American and British Airways sought approval for an alliance twice before, most recently in 2001. The airlines abandoned that application in 2002 after the Bush administration’s Transportation Department said the carriers would have to give rivals 224 weekly take-off and landing slots at Heathrow.
“A lot has changed since that last proposal, and all of it favorable to competition,” said Murphy, the former Transportation Department official. “One would think the conditions would have shrunk quite a bit.”
European Commission
“I remain very optimistic” about approval, British Airways Chief Executive Willie Walsh said in an interview Oct. 14. The approval will likely come without the requirement that flights at Heathrow be surrendered, he said.

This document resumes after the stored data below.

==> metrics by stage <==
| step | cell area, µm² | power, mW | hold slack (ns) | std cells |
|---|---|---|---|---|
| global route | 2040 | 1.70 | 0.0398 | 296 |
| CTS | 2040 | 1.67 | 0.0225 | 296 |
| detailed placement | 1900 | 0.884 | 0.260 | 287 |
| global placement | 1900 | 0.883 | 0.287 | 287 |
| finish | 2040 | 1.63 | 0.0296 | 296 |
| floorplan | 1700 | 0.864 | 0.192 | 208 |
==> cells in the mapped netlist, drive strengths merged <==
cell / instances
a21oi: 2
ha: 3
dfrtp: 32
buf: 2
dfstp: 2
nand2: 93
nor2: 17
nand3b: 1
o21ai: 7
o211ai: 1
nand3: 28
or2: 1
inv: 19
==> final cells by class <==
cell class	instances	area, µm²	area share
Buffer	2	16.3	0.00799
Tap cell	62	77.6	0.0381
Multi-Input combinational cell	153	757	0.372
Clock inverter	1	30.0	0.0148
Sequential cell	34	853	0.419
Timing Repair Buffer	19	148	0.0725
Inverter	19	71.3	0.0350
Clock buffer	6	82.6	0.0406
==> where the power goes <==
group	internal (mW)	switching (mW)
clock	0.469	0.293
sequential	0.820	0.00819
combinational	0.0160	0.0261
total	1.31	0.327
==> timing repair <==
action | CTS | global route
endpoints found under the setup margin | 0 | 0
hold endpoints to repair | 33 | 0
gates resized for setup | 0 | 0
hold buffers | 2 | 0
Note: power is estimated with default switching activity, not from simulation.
==> src/rtl/rv_multicycle_control.sv <==
// Multicycle control FSM for an RV32I-subset datapath.
// Sequences fetch/decode/execute/memory/writeback and resolves branches
// from the ALU result it requested (sub of rs1, rs2).
module rv_multicycle_control #(
    parameter int RESET_PC_HOLD = 1
) (
    input  logic        clk,
    input  logic        rst_n,
    input  logic [31:0] instr,
    input  logic        mem_ready,
    input  logic [31:0] alu_out,
    input  logic        alu_msb,
    output logic [2:0]  alu_sel,
    output logic [1:0]  alu_src_a,
    output logic [1:0]  alu_src_b,
    output logic [1:0]  imm_sel,
    output logic        ir_write,
    output logic        pc_write,
    output logic        pc_src,
    output logic        target_write,
    output logic        mem_read,
    output logic        mem_write,
    output logic        mem_addr_sel,
    output logic        reg_write,
    output logic [1:0]  wb_sel,
    output logic        illegal
);
    typedef enum logic [3:0] {
        S_START, S_FETCH, S_DECODE, S_EXEC_R, S_EXEC_I, S_WB_ALU, S_MEM_ADDR,
        S_MEM_RD, S_WB_MEM, S_MEM_WR, S_BRANCH, S_JAL, S_JALR, S_ILLEGAL
    } state_t;

    localparam logic [6:0] OP_R      = 7'b0110011;
    localparam logic [6:0] OP_I      = 7'b0010011;
    localparam logic [6:0] OP_LOAD   = 7'b0000011;
    localparam logic [6:0] OP_STORE  = 7'b0100011;
    localparam logic [6:0] OP_BRANCH = 7'b1100011;
    localparam logic [6:0] OP_JAL    = 7'b1101111;
    localparam logic [6:0] OP_JALR   = 7'b1100111;
    localparam logic [3:0] HOLD_LAST = 4'(RESET_PC_HOLD - 1);

    state_t      state, state_nxt;
    logic [3:0]  hold_cnt;
    logic [6:0]  opcode, funct7;
    logic [2:0]  funct3;
    logic [2:0]  r_sel, i_sel;
    logic        r_ok, i_ok, taken;
    logic        unused_fields;

    assign opcode = instr[6:0];
    assign funct3 = instr[14:12];
    assign funct7 = instr[31:25];
    // Register indices are consumed by the datapath, not by control.
    assign unused_fields = ^{instr[24:15], instr[11:7]};

    // State register; reset forces START, which also kills memory strobes at once.
    always_ff @(posedge clk or negedge rst_n) begin
        if (!rst_n) state <= S_START;
        else        state <= state_nxt;
    end

    // Counts cycles spent in START after reset release.
    always_ff @(posedge clk or negedge rst_n) begin
        if (!rst_n)                hold_cnt <= 4'd0;
        else if (state == S_START) hold_cnt <= hold_cnt + 4'd1;
        else                       hold_cnt <= 4'd0;
    end

    // ALU op lookup for register and immediate arithmetic forms.
    always_comb begin
        r_sel = 3'd7;
        r_ok  = 1'b1;
        i_sel = 3'd7;
        i_ok  = 1'b1;
        case ({funct7, funct3})
            {7'b0000000, 3'b000}: r_sel = 3'd0;
            {7'b0100000, 3'b000}: r_sel = 3'd5;
            {7'b0000000, 3'b111}: r_sel = 3'd1;
            {7'b0000000, 3'b100}: r_sel = 3'd2;
            {7'b0000000, 3'b001}: r_sel = 3'd3;
            {7'b0100000, 3'b101}: r_sel = 3'd4;
            default:              r_ok  = 1'b0;
        endcase
        case (funct3)
            3'b000:  i_sel = 3'd0;
            3'b111:  i_sel = 3'd1;
            3'b100:  i_sel = 3'd2;
            3'b001:  if (funct7 == 7'b0000000) i_sel = 3'd3; else i_ok = 1'b0;
            3'b101:  if (funct7 == 7'b0100000) i_sel = 3'd4; else i_ok = 1'b0;
            default: i_ok = 1'b0;
        endcase
    end

    // Branch decision from rs1-rs2; signed overflow deliberately ignored.
    always_comb begin
        taken = 1'b0;
        case (funct3)
            3'b000:  taken = (alu_out == 32'd0);
            3'b001:  taken = (alu_out != 32'd0);
            3'b100:  taken = alu_msb;
            3'b101:  taken = !alu_msb;
            default: taken = 1'b0;
        endcase
    end

    // Next-state and output decode.
    always_comb begin
        state_nxt    = state;
        alu_sel      = 3'd7;
        alu_src_a    = 2'd0;
        alu_src_b    = 2'd0;
        imm_sel      = 2'd0;
        ir_write     = 1'b0;
        pc_write     = 1'b0;
        pc_src       = 1'b0;
        target_write = 1'b0;
        mem_read     = 1'b0;
        mem_write    = 1'b0;
        mem_addr_sel = 1'b0;
        reg_write    = 1'b0;
        wb_sel       = 2'd0;
        illegal      = 1'b0;
        case (state)
            S_START: if (hold_cnt == HOLD_LAST) state_nxt = S_FETCH;
            S_FETCH: begin
                mem_read  = 1'b1;
                alu_src_b = 2'd2;
                alu_sel   = 3'd0;
                if (mem_ready) begin
                    ir_write  = 1'b1;
                    pc_write  = 1'b1;
                    state_nxt = S_DECODE;
                end
            end
            S_DECODE: begin
                alu_src_a    = 2'd2;
                alu_src_b    = 2'd1;
                alu_sel      = 3'd0;
                target_write = 1'b1;
                if (opcode == OP_BRANCH)   imm_sel = 2'd2;
                else if (opcode == OP_JAL) imm_sel = 2'd3;
                case (opcode)
                    OP_R:      state_nxt = S_EXEC_R;
                    OP_I:      state_nxt = S_EXEC_I;
                    OP_LOAD,
                    OP_STORE:  state_nxt = (funct3 == 3'b010) ? S_MEM_ADDR : S_ILLEGAL;
                    OP_BRANCH: state_nxt = (funct3 == 3'b000 || funct3 == 3'b001 ||
                                            funct3 == 3'b100 || funct3 == 3'b101)
                                           ? S_BRANCH : S_ILLEGAL;
                    OP_JAL:    state_nxt = S_JAL;
                    OP_JALR:   state_nxt = (funct3 == 3'b000) ? S_JALR : S_ILLEGAL;
                    default:   state_nxt = S_ILLEGAL;
                endcase
            end
            S_EXEC_R: begin
                alu_src_a = 2'd1;
                alu_sel   = r_sel;
                state_nxt = r_ok ? S_WB_ALU : S_ILLEGAL;
            end
            S_EXEC_I: begin
                alu_src_a = 2'd1;
                alu_src_b = 2'd1;
                alu_sel   = i_sel;
                state_nxt = i_ok ? S_WB_ALU : S_ILLEGAL;
            end
            S_WB_ALU: begin
                reg_write = 1'b1;
                state_nxt = S_FETCH;
            end
            S_MEM_ADDR: begin
                alu_src_a = 2'd1;
                alu_src_b = 2'd1;
                alu_sel   = 3'd0;
                imm_sel   = (opcode == OP_STORE) ? 2'd1 : 2'd0;
                state_nxt = (opcode == OP_STORE) ? S_MEM_WR : S_MEM_RD;
            end
            S_MEM_RD: begin
                mem_read     = 1'b1;
                mem_addr_sel = 1'b1;
                if (mem_ready) state_nxt = S_WB_MEM;
            end
            S_WB_MEM: begin
                reg_write = 1'b1;
                wb_sel    = 2'd1;
                state_nxt = S_FETCH;
            end
            S_MEM_WR: begin
                mem_write    = 1'b1;
                mem_addr_sel = 1'b1;
                if (mem_ready) state_nxt = S_FETCH;
            end
            S_BRANCH: begin
                alu_src_a = 2'd1;
                alu_sel   = 3'd5;
                pc_write  = taken;
                pc_src    = taken;
                state_nxt = S_FETCH;
            end
            S_JAL: begin
                reg_write = 1'b1;
                wb_sel    = 2'd2;
                pc_write  = 1'b1;
                pc_src    = 1'b1;
                state_nxt = S_FETCH;
            end
            S_JALR: begin
                alu_src_a = 2'd1;
                alu_src_b = 2'd1;
                alu_sel   = 3'd6;
                reg_write = 1'b1;
                wb_sel    = 2'd2;
                pc_write  = 1'b1;
                state_nxt = S_FETCH;
            end
            S_ILLEGAL: illegal = 1'b1;
            default:   state_nxt = S_START;
        endcase
    end
endmodule
--- src/rtl/return_stack.sv ---
// Subroutine return-address stack: circular buffer with a wrapping top pointer,
// overwrite-oldest on overflow and sticky overflow/underflow flags.
module return_stack #(
   parameter int DEPTH = 8,
   parameter int WIDTH = 8
) (
   input  logic                     clock,
   input  logic                     reset,
   input  logic                     push,
   input  logic                     pop,
   input  logic [WIDTH-1:0]         pushAddr,
   input  logic                     clearErr,
   output logic [WIDTH-1:0]         topOut,
   output logic [$clog2(DEPTH):0]   count,
   output logic                     empty,
   output logic                     full,
   output logic                     overflow,
   output logic                     underflow
);

   localparam int PW = $clog2(DEPTH);
   localparam int CW = PW + 1;
   localparam logic [CW-1:0] FULL_COUNT = CW'(DEPTH);

   logic [WIDTH-1:0] mem [DEPTH];

   logic [PW-1:0] ptr_reg, ptr_next, wr_idx;
   logic [CW-1:0] count_reg, count_next;
   logic          ovf_reg, ovf_next;
   logic          unf_reg, unf_next;
   logic          wr_en, set_ovf, set_unf;
   logic          is_empty, is_full;

   assign is_empty = (count_reg == '0);
   assign is_full  = (count_reg == FULL_COUNT);

   always_comb begin
      ptr_next   = ptr_reg;
      count_next = count_reg;
      wr_idx     = ptr_reg;
      wr_en      = 1'b0;
      set_ovf    = 1'b0;
      set_unf    = 1'b0;
      unique case ({push, pop})
         2'b10: begin
            // When full, advancing the pointer lands on the oldest entry,
            // so the write naturally overwrites it.
            ptr_next = ptr_reg + 1'b1;
            wr_idx   = ptr_reg + 1'b1;
            wr_en    = 1'b1;
            if (is_full)
               set_ovf = 1'b1;
            else
               count_next = count_reg + 1'b1;
         end
         2'b01: begin
            if (is_empty) begin
               set_unf = 1'b1;
            end else begin
               ptr_next   = ptr_reg - 1'b1;
               count_next = count_reg - 1'b1;
            end
         end
         2'b11: begin
            if (is_empty) begin
               ptr_next   = ptr_reg + 1'b1;
               wr_idx     = ptr_reg + 1'b1;
               count_next = CW'(1);
               set_unf    = 1'b1;
            end
            // Tail call: replace the top in place.
            wr_en = 1'b1;
         end
         default: ;
      endcase

      // A fresh error event wins over a simultaneous clear.
      ovf_next = set_ovf ? 1'b1 : (clearErr ? 1'b0 : ovf_reg);
      unf_next = set_unf ? 1'b1 : (clearErr ? 1'b0 : unf_reg);
   end

   always_ff @(posedge clock or posedge reset) begin
      if (reset) begin
         ptr_reg   <= '0;
         count_reg <= '0;
         ovf_reg   <= 1'b0;
         unf_reg   <= 1'b0;
      end else begin
         ptr_reg   <= ptr_next;
         count_reg <= count_next;
         ovf_reg   <= ovf_next;
         unf_reg   <= unf_next;
      end
   end

   // Storage is not reset; an entry is only visible after it has been written.
   always_ff @(posedge clock) begin
      if (wr_en)
         mem[wr_idx] <= pushAddr;
   end

   assign topOut    = is_empty ? '0 : mem[ptr_reg];
   assign count     = count_reg;
   assign empty     = is_empty;
   assign full      = is_full;
   assign overflow  = ovf_reg;
   assign underflow = unf_reg;

endmodule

European regulators are also examining the plan. The European Commission said Oct. 2 it sent complaints to Fort Worth, Texas-based American, British Airways and Iberia concerning their agreement. The Brussels-based commission said the deal may break EU rules on “restrictive business practices.”
“The European Commission has rightly raised serious concerns,” Charles of Virgin Atlantic said. American and British Airways will hold 82 percent of the market between Boston and Heathrow, he said. “That’s not a market share, that’s a monopoly.”
‘Lots of Ways’
Virgin Atlantic’s examination of particular markets is “bogus” because consumers have multiple travel choices, said Will Ris, senior vice president of government affairs for American. A flier from Dallas can get on an American flight to Heathrow or stop in New York to catch a Virgin plane, he said.
“There shouldn’t be concerns about any particular market,” he said. “There are lots of ways to get between two points.”
American is the second-largest U.S. carrier after Delta. British Airways is Europe’s third largest after Air France-KLM and Deutsche Lufthansa AG.